===== Given records =====

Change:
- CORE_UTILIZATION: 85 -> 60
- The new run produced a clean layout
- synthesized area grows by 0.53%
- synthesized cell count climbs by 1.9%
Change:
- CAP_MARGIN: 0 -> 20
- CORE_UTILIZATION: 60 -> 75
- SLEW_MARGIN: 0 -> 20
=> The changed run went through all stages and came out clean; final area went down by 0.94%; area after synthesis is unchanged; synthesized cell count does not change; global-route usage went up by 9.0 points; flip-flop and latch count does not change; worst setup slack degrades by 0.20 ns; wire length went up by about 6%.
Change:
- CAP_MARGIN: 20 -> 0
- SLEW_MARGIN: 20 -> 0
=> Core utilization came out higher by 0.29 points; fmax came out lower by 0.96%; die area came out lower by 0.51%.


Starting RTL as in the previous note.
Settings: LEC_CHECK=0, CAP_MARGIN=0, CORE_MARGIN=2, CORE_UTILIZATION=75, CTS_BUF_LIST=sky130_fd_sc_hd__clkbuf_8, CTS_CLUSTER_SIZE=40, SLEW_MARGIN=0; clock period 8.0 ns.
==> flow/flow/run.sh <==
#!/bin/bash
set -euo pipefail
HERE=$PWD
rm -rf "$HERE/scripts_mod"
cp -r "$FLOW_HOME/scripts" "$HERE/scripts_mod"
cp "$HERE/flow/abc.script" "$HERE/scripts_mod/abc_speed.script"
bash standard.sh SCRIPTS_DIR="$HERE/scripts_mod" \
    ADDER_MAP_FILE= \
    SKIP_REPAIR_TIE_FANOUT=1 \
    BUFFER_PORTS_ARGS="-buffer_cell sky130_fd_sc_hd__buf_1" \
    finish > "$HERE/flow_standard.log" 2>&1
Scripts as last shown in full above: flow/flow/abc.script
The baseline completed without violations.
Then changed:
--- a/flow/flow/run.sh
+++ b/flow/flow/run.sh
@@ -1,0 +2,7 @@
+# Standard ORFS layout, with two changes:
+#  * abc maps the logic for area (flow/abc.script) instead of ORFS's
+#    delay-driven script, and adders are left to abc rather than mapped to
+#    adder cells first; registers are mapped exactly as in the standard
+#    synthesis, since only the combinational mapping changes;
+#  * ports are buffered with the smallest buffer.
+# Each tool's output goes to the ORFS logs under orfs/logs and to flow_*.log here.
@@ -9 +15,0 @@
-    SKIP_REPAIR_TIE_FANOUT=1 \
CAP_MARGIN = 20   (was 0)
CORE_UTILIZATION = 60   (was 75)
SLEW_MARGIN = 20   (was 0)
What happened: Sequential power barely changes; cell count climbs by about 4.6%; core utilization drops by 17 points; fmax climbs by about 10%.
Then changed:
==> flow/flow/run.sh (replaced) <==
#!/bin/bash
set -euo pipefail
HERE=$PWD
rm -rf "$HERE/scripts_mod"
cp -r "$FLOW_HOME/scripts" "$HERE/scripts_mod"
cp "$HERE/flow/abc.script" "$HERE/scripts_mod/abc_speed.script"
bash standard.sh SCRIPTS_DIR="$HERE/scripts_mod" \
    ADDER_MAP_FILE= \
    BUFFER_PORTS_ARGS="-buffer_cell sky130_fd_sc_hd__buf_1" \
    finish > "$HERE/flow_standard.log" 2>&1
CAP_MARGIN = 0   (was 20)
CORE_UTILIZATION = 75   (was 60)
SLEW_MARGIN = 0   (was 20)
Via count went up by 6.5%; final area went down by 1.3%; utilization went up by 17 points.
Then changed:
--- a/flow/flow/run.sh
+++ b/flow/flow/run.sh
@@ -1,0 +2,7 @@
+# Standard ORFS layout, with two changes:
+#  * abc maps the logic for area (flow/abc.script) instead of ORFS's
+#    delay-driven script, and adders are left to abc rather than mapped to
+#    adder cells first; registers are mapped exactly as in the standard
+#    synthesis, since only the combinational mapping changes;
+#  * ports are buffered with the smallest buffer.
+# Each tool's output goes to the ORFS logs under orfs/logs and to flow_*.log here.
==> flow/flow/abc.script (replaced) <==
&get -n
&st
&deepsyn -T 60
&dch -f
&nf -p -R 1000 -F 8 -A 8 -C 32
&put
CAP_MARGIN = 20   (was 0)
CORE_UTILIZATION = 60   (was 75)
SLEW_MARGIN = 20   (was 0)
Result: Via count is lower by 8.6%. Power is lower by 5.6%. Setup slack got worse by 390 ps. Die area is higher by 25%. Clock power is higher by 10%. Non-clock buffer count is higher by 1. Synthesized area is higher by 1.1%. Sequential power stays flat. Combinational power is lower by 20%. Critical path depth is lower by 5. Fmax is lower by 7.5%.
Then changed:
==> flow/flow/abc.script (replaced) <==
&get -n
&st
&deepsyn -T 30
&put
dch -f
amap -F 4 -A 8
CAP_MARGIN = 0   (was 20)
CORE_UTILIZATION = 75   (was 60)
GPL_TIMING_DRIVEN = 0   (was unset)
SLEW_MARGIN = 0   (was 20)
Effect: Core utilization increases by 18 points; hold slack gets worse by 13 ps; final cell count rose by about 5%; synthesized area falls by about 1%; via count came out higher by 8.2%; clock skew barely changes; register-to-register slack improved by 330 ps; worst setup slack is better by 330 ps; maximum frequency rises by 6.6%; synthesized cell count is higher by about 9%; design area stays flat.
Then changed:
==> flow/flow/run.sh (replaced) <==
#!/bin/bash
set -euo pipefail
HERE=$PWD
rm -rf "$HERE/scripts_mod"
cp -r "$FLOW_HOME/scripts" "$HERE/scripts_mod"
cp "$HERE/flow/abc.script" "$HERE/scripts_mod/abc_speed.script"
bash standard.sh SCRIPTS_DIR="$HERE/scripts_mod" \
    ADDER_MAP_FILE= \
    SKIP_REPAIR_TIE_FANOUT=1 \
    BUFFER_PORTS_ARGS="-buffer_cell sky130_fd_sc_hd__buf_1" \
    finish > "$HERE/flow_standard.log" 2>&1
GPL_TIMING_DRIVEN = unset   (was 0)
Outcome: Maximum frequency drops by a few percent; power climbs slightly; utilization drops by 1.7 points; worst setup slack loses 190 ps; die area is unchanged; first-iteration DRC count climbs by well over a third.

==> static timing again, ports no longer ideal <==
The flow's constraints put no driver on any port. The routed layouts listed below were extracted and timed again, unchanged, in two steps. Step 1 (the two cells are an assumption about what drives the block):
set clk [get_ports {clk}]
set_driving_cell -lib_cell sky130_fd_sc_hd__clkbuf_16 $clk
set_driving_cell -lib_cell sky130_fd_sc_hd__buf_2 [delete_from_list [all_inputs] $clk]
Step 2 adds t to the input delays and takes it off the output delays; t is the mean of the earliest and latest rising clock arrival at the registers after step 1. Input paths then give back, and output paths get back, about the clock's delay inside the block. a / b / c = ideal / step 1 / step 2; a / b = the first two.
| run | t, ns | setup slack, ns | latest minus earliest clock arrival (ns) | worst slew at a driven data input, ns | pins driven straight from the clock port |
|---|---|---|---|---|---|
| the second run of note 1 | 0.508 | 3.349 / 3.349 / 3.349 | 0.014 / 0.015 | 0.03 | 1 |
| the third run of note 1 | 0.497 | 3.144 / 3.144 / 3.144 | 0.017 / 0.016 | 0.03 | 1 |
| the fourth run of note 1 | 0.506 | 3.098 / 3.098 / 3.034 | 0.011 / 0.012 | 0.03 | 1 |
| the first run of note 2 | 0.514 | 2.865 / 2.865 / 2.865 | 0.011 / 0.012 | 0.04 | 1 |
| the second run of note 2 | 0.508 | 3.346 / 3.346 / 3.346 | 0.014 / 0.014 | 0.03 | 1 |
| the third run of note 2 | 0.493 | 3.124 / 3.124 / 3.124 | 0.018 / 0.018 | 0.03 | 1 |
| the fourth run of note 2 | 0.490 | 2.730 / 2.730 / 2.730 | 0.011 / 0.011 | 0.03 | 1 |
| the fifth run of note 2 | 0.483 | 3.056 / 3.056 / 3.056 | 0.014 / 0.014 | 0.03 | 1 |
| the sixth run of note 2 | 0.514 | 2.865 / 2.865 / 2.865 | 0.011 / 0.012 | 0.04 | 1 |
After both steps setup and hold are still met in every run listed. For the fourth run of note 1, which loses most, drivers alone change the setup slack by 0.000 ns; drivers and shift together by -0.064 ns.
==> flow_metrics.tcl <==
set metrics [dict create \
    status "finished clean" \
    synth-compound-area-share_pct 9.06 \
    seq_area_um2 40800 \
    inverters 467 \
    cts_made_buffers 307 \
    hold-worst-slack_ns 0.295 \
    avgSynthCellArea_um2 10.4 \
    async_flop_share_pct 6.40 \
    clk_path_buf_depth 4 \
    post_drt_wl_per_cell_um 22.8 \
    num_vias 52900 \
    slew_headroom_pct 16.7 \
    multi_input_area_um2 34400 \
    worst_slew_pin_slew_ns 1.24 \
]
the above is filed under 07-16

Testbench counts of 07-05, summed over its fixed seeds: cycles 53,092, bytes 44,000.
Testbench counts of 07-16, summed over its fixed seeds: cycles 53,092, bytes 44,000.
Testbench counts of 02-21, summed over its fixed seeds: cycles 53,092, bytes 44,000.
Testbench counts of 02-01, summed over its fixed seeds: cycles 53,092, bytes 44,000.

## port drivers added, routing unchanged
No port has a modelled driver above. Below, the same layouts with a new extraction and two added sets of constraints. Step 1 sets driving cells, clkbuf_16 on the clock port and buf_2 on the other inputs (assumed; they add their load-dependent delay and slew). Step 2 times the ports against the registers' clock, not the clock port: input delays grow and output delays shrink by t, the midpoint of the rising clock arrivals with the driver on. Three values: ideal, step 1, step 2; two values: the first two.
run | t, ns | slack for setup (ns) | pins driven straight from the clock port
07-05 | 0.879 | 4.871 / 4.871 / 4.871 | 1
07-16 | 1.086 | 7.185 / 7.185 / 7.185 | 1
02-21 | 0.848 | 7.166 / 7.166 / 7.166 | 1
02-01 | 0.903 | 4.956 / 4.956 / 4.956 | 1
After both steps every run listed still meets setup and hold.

=====

I need each line of the entries that holds the string "points" located and copied.

*Written answer*.
=> The changed run went through all stages and came out clean; final area went down by 0.94%; area after synthesis is unchanged; synthesized cell count does not change; global-route usage went up by 9.0 points; flip-flop and latch count does not change; worst setup slack degrades by 0.20 ns; wire length went up by about 6%.
=> Core utilization came out higher by 0.29 points; fmax came out lower by 0.96%; die area came out lower by 0.51%.
What happened: Sequential power barely changes; cell count climbs by about 4.6%; core utilization drops by 17 points; fmax climbs by about 10%.
Via count went up by 6.5%; final area went down by 1.3%; utilization went up by 17 points.
Effect: Core utilization increases by 18 points; hold slack gets worse by 13 ps; final cell count rose by about 5%; synthesized area falls by about 1%; via count came out higher by 8.2%; clock skew barely changes; register-to-register slack improved by 330 ps; worst setup slack is better by 330 ps; maximum frequency rises by 6.6%; synthesized cell count is higher by about 9%; design area stays flat.
Outcome: Maximum frequency drops by a few percent; power climbs slightly; utilization drops by 1.7 points; worst setup slack loses 190 ps; die area is unchanged; first-iteration DRC count climbs by well over a third.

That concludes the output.